_Assignment_
Restate word for word the lines of the entries below, starting with the line that holds "around 15000 um" and ending with the line that holds "cell by area: dfxtp_1", and no others.

_Provided records_
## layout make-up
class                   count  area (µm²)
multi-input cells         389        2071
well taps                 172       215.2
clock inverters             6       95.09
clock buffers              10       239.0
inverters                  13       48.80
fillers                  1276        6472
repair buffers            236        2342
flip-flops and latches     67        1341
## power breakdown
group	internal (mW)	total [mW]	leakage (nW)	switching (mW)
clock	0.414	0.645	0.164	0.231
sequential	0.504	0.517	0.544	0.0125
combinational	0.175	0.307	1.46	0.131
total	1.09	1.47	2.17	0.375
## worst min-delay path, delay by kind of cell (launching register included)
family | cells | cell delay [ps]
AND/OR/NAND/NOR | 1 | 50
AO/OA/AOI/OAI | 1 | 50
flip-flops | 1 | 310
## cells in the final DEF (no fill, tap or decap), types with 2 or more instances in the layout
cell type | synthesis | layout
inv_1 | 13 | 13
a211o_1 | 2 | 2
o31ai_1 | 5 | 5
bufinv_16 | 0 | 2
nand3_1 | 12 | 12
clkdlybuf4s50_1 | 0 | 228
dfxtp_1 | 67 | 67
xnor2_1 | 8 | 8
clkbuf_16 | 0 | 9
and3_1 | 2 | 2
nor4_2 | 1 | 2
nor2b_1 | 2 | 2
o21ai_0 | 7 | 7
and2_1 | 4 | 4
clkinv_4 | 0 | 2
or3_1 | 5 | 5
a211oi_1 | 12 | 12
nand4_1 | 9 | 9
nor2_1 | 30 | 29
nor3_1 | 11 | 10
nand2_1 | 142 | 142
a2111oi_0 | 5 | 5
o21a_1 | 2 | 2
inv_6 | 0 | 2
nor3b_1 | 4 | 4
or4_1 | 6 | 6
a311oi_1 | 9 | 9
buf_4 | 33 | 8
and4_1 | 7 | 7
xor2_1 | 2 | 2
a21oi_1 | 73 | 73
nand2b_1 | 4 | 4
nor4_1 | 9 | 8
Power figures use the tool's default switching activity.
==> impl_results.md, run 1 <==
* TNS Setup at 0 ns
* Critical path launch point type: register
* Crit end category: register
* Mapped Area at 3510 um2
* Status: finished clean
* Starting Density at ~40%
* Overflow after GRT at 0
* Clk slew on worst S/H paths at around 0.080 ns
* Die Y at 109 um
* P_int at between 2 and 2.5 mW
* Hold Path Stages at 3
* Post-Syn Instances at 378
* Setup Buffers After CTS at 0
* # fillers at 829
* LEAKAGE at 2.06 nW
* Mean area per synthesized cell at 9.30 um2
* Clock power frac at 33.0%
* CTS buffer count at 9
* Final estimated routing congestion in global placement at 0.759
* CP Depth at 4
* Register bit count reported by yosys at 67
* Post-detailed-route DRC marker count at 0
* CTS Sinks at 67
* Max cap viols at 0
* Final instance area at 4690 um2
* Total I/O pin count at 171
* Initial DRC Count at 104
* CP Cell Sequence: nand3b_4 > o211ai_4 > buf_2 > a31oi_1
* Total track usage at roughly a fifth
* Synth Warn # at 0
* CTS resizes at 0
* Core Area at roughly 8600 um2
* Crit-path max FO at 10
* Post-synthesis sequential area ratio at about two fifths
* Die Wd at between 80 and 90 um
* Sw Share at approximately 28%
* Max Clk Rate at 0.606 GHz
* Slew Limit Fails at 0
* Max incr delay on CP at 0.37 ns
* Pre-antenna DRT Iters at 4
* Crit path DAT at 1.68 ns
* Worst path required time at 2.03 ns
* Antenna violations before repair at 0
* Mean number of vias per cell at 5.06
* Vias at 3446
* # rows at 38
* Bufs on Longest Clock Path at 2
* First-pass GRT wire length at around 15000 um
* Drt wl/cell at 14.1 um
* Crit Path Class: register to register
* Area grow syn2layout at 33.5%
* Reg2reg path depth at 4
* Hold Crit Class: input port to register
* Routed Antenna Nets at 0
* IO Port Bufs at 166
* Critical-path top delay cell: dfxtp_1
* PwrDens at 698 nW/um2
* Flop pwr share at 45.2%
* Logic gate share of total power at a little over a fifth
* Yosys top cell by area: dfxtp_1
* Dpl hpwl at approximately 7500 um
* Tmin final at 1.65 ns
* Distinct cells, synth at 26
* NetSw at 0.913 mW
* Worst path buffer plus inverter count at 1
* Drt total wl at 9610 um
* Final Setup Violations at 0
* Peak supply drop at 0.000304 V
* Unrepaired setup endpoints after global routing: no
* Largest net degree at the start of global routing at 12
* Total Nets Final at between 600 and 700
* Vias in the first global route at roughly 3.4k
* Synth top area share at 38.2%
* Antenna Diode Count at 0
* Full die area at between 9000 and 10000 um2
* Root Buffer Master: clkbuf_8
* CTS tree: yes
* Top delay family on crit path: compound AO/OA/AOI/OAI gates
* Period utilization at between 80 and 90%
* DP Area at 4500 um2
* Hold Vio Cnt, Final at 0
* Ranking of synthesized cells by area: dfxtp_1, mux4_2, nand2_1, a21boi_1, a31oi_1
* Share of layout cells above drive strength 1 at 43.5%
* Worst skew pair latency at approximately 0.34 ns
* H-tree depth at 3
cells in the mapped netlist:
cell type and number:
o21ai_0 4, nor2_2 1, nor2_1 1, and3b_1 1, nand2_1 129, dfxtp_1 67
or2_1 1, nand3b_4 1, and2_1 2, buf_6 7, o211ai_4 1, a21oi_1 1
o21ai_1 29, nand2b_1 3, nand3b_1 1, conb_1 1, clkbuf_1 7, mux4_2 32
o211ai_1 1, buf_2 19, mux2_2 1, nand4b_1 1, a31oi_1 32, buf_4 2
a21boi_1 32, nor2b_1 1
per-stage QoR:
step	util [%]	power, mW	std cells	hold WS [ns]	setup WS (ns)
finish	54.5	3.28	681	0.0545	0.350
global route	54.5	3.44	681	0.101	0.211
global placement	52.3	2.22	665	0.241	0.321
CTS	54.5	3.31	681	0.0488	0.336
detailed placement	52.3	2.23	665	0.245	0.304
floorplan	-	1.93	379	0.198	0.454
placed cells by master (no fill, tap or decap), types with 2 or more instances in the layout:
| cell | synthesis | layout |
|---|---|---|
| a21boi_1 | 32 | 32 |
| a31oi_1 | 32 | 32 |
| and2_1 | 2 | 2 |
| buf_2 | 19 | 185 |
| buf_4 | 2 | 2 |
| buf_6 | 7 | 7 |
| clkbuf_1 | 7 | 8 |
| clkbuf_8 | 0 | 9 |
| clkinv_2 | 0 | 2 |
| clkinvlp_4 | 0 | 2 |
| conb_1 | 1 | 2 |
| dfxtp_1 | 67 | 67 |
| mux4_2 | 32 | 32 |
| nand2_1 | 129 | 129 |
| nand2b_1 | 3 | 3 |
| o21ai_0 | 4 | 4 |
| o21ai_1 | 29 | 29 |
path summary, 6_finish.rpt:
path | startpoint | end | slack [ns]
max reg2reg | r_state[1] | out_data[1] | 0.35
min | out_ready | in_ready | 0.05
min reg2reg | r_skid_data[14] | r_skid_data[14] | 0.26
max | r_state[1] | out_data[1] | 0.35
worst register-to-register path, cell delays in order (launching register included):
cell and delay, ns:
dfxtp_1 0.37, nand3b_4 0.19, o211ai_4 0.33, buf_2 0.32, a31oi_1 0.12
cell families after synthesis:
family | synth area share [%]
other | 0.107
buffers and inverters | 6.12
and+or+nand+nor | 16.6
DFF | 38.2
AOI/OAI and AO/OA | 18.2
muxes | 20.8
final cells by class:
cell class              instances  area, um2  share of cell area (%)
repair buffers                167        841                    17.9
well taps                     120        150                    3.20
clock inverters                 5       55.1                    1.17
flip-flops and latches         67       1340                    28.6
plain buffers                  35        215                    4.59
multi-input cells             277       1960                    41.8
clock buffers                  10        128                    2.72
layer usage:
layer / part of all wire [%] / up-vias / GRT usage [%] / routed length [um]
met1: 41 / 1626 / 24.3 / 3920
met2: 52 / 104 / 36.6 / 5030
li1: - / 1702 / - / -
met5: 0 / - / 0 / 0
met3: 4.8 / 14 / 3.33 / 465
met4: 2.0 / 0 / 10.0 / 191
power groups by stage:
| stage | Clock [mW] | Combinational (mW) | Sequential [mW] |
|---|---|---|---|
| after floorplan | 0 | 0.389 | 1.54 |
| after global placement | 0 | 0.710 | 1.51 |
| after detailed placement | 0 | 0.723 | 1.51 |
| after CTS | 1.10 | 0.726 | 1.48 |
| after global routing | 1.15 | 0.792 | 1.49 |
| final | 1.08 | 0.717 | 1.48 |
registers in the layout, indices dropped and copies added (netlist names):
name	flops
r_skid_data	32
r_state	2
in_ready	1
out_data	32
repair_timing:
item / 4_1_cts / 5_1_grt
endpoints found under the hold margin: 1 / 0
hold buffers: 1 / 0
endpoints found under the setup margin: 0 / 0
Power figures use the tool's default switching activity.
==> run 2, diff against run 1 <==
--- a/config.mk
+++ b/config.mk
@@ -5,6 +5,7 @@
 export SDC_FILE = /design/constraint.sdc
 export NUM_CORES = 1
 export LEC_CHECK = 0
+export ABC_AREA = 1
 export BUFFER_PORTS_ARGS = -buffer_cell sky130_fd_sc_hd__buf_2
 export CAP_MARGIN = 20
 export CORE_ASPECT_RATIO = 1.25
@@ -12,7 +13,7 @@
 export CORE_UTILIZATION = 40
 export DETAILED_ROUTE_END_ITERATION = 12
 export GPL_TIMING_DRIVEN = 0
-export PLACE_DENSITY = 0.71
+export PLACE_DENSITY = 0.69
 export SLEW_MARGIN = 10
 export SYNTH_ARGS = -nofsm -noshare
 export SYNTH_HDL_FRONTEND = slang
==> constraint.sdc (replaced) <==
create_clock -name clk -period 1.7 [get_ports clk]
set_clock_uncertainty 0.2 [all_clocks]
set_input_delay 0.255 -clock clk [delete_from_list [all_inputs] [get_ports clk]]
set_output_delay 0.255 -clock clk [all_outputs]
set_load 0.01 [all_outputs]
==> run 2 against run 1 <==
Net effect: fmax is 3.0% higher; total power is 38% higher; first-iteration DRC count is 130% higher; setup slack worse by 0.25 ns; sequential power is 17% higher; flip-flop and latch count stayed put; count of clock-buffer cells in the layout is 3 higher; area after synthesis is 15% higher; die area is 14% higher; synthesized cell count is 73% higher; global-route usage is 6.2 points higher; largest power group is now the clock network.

_Answer box_
* First-pass GRT wire length at around 15000 um
* Drt wl/cell at 14.1 um
* Crit Path Class: register to register
* Area grow syn2layout at 33.5%
* Reg2reg path depth at 4
* Hold Crit Class: input port to register
* Routed Antenna Nets at 0
* IO Port Bufs at 166
* Critical-path top delay cell: dfxtp_1
* PwrDens at 698 nW/um2
* Flop pwr share at 45.2%
* Logic gate share of total power at a little over a fifth
* Yosys top cell by area: dfxtp_1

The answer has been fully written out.